* EXERCISE DIRECTIONS: Exactly reproduce the lines from the top of the entries below through the line containing "localparam OP_ADD = 4'd0, OP_ADDi", with both ends included.

Data excerpts:

= Beginning of Section =

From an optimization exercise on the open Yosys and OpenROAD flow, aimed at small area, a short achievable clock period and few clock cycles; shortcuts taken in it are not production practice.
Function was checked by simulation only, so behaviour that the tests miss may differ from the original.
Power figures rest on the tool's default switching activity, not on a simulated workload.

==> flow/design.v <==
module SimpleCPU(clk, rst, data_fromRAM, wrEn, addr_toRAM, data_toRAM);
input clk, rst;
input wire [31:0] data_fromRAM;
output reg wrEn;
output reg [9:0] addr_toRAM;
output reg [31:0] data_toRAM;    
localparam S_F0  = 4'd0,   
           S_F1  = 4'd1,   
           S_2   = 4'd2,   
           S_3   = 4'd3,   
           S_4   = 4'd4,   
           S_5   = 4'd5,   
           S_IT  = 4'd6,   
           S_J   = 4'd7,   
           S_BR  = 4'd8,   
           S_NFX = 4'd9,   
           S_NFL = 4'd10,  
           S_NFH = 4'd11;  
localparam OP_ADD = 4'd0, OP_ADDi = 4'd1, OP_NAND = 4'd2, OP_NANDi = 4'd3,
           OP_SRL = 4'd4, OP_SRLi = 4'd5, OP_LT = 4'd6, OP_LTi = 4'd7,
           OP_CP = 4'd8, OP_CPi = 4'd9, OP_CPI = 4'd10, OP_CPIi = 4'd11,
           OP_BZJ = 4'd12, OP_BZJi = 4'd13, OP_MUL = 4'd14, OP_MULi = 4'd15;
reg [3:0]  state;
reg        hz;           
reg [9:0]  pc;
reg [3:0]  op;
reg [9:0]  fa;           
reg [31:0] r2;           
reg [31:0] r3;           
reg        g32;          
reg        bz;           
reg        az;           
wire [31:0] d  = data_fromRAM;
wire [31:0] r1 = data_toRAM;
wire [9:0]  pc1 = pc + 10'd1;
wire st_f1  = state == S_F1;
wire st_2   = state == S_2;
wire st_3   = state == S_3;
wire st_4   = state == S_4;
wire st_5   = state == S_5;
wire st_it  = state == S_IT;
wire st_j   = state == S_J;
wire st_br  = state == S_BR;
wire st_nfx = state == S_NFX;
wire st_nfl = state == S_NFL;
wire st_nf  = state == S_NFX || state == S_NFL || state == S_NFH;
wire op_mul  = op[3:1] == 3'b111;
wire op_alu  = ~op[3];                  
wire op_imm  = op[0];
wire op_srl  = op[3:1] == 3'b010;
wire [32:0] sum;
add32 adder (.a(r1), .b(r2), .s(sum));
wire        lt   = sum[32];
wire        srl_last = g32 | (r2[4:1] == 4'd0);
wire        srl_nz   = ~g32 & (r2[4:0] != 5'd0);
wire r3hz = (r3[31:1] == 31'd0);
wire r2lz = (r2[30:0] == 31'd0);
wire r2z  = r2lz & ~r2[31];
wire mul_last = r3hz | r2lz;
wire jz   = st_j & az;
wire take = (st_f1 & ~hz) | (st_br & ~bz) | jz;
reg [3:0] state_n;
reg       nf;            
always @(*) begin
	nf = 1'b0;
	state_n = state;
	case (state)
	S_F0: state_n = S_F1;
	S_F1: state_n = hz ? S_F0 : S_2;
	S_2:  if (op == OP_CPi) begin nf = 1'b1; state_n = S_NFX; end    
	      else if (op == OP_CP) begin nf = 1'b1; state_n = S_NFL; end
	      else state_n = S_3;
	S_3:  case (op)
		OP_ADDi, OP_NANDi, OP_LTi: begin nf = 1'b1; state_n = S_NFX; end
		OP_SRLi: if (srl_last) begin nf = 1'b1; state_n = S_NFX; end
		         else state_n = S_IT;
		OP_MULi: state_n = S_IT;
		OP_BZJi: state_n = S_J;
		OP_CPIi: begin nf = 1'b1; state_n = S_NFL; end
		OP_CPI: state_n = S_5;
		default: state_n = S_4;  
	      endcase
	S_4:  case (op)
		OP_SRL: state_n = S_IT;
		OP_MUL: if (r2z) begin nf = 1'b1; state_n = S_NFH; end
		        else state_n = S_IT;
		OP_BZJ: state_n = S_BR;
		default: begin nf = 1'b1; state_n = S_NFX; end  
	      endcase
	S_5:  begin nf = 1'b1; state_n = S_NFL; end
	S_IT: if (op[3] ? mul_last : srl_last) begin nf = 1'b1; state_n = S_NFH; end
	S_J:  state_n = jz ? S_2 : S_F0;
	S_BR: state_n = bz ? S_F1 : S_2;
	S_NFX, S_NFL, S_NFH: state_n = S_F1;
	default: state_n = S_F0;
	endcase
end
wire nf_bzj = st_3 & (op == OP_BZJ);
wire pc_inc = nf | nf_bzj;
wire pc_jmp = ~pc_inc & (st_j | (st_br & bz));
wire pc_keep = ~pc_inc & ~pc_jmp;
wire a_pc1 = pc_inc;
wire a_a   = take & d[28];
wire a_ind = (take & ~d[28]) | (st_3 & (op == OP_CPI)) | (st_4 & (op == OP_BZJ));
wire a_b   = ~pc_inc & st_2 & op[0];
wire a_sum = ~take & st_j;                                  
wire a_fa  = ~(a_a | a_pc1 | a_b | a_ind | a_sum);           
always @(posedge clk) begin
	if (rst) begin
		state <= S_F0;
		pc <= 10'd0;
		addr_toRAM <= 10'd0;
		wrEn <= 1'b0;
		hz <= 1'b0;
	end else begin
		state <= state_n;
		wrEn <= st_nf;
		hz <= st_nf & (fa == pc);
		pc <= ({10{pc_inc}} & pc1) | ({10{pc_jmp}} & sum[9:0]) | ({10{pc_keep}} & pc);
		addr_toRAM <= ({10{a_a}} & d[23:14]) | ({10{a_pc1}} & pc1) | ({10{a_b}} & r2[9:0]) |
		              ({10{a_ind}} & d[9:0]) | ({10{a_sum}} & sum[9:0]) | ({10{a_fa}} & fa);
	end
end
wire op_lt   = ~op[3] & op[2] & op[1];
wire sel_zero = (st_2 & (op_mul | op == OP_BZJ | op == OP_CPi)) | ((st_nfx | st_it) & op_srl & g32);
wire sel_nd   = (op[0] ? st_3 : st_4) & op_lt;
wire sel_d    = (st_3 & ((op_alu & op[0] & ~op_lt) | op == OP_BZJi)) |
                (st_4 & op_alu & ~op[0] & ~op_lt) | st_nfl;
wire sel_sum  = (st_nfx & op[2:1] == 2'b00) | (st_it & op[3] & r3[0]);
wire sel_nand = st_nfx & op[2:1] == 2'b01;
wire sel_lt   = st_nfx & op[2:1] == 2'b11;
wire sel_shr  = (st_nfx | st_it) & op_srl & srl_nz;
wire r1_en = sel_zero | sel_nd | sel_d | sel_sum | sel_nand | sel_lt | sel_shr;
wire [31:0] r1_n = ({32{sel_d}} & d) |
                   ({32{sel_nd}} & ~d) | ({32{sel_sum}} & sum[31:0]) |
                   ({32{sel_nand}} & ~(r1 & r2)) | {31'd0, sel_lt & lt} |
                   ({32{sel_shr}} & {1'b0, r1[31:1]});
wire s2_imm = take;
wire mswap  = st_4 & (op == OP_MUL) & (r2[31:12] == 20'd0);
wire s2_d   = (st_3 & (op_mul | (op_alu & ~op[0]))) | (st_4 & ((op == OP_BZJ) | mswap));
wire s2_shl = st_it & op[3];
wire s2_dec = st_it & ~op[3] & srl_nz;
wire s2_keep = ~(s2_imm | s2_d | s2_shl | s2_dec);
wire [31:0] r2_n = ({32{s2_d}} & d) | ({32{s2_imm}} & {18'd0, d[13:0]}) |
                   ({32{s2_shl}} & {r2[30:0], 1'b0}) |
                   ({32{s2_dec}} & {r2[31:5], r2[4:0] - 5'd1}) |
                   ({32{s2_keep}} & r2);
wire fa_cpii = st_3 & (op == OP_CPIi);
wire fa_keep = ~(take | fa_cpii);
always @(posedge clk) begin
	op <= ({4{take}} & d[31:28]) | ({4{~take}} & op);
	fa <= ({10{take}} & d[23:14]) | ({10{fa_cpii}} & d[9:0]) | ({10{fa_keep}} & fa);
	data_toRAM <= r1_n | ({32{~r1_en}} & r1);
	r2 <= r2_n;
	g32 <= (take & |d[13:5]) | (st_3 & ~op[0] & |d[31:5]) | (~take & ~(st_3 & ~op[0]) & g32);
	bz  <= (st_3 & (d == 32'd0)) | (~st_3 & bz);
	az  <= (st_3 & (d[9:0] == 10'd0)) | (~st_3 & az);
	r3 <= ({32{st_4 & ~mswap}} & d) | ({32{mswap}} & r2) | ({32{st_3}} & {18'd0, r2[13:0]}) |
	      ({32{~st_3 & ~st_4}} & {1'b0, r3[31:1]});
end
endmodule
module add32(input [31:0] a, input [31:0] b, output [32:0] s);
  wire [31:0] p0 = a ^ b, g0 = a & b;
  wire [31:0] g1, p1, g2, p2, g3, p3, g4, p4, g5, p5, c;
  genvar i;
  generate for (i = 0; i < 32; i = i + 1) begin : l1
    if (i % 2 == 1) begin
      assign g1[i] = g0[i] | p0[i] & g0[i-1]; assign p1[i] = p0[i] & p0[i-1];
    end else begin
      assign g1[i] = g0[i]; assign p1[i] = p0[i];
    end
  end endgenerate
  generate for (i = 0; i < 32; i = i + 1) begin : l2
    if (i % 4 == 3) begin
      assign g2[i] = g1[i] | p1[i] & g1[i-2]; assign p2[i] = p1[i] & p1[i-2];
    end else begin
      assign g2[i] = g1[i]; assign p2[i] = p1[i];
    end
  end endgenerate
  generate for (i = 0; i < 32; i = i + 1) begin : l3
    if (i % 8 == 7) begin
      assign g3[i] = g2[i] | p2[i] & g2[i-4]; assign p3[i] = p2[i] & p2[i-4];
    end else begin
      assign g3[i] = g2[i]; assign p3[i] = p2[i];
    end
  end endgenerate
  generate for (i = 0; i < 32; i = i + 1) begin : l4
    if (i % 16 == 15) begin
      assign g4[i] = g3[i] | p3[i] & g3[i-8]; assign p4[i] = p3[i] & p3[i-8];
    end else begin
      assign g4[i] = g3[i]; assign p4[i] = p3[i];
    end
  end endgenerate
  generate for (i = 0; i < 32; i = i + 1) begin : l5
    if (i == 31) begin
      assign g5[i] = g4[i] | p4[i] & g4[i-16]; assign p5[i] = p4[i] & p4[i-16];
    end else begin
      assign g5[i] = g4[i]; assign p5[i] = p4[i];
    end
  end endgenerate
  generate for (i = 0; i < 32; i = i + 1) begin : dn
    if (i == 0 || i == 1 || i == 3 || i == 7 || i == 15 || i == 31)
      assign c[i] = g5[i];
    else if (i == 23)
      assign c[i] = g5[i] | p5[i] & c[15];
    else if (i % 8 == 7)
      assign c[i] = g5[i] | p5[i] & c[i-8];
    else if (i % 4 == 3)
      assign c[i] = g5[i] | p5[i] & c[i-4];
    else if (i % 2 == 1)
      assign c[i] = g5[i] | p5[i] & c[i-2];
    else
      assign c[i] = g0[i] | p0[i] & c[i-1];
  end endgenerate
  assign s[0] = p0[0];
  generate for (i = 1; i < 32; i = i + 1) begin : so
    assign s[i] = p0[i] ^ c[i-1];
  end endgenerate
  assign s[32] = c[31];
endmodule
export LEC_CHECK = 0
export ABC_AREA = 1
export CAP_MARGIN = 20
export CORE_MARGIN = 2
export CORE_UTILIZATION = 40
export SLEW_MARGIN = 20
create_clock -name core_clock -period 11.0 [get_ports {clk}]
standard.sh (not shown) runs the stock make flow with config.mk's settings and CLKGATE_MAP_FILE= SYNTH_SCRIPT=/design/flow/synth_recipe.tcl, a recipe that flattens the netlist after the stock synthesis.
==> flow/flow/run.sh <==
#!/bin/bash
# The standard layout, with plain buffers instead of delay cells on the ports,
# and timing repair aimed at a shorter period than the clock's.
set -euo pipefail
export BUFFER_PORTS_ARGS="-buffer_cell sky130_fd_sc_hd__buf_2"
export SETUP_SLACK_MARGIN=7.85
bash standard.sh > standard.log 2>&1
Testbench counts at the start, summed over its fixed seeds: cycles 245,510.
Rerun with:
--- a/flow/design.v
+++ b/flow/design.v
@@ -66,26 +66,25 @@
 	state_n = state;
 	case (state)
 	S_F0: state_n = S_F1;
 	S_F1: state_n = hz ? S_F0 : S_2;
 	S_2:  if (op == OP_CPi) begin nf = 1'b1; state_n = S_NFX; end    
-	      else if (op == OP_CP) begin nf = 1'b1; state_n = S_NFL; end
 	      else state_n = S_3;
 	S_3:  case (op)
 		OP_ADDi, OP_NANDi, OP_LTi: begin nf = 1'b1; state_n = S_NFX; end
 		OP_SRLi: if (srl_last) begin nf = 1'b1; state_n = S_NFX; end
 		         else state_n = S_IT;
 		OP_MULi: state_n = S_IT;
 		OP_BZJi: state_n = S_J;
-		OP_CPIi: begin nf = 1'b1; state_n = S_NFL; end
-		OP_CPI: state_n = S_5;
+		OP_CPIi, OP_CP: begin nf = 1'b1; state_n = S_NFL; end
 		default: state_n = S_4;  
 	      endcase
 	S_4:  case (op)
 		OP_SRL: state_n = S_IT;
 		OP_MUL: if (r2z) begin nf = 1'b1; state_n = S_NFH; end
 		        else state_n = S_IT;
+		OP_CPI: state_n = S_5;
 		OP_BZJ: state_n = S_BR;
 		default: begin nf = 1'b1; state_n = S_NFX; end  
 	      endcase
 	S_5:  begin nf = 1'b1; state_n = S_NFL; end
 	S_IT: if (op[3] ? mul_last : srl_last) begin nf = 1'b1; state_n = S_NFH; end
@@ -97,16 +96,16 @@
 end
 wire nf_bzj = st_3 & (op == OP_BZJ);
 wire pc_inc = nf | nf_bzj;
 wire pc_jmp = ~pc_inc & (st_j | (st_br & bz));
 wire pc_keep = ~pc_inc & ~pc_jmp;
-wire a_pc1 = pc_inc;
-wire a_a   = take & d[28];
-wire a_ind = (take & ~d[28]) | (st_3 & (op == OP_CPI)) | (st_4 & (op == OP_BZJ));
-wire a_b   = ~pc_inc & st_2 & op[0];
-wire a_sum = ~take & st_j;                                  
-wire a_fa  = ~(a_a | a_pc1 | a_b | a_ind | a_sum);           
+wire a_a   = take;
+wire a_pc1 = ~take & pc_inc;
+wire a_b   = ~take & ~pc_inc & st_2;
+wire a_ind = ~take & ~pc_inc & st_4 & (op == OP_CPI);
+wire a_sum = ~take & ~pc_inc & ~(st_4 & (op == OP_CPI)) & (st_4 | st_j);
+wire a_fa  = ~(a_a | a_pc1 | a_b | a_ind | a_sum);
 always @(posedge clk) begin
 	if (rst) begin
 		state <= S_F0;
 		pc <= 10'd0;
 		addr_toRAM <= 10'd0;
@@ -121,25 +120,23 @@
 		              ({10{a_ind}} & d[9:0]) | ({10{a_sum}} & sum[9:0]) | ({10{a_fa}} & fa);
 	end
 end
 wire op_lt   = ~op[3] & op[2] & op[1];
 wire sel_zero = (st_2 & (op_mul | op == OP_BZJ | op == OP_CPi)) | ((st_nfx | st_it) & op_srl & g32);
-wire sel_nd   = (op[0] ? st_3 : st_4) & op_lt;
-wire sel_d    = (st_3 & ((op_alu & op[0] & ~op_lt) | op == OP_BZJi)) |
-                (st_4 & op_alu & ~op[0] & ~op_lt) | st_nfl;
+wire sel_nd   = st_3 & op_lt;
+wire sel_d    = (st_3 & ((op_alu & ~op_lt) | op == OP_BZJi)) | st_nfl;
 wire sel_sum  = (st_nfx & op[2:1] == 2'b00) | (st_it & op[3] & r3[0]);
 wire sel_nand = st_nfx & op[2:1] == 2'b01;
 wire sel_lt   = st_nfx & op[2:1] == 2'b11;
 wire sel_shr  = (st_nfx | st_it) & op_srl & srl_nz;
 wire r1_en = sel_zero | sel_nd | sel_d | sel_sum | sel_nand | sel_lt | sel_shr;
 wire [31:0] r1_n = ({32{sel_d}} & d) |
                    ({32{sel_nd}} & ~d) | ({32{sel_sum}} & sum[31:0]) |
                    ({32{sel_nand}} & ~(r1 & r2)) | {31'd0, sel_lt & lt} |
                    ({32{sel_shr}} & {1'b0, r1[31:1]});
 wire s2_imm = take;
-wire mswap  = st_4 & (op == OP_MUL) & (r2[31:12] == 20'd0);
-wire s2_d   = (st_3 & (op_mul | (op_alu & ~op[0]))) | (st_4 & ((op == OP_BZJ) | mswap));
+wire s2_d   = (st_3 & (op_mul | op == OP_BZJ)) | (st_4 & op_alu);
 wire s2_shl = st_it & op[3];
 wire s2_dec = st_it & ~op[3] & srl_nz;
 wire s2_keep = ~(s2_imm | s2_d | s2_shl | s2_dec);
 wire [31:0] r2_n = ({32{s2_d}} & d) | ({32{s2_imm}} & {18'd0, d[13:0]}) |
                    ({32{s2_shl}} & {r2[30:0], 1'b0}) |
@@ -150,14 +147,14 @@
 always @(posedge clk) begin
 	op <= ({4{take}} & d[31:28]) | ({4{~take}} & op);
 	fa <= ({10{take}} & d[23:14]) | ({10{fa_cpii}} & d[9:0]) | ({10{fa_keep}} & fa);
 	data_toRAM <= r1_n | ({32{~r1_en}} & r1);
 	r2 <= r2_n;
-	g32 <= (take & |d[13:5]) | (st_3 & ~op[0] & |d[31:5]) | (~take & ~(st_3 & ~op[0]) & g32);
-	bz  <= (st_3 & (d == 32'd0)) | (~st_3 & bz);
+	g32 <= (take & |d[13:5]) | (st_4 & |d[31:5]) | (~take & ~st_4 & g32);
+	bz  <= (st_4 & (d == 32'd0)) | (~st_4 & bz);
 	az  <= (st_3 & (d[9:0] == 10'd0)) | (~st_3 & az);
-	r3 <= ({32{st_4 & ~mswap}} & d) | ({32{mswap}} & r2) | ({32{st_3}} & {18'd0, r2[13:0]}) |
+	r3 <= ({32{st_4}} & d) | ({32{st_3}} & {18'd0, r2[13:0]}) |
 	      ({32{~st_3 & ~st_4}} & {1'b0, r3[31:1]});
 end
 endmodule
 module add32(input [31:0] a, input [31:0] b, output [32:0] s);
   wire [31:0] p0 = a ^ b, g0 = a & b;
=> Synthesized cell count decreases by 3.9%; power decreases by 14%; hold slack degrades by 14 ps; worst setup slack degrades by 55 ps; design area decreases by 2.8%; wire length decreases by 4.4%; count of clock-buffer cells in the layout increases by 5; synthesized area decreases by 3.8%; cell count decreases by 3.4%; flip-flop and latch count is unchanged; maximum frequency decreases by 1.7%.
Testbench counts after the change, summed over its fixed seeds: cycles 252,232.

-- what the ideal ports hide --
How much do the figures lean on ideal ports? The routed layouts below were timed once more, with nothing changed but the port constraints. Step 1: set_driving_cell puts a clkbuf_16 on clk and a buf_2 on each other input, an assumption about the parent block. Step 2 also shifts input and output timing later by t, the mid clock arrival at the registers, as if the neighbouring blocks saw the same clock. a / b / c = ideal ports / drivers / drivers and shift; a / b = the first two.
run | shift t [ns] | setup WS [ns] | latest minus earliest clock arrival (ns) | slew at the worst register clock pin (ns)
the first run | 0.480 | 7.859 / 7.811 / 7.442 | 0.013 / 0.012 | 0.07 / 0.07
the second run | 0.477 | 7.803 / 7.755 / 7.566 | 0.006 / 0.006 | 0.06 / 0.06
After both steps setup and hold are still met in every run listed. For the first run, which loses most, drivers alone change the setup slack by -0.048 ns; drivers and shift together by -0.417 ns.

= End of Section =

* ANSWER TO THE PROBLEM:
From an optimization exercise on the open Yosys and OpenROAD flow, aimed at small area, a short achievable clock period and few clock cycles; shortcuts taken in it are not production practice.
Function was checked by simulation only, so behaviour that the tests miss may differ from the original.
Power figures rest on the tool's default switching activity, not on a simulated workload.

==> flow/design.v <==
module SimpleCPU(clk, rst, data_fromRAM, wrEn, addr_toRAM, data_toRAM);
input clk, rst;
input wire [31:0] data_fromRAM;
output reg wrEn;
output reg [9:0] addr_toRAM;
output reg [31:0] data_toRAM;    
localparam S_F0  = 4'd0,   
           S_F1  = 4'd1,   
           S_2   = 4'd2,   
           S_3   = 4'd3,   
           S_4   = 4'd4,   
           S_5   = 4'd5,   
           S_IT  = 4'd6,   
           S_J   = 4'd7,   
           S_BR  = 4'd8,   
           S_NFX = 4'd9,   
           S_NFL = 4'd10,  
           S_NFH = 4'd11;  
localparam OP_ADD = 4'd0, OP_ADDi = 4'd1, OP_NAND = 4'd2, OP_NANDi = 4'd3,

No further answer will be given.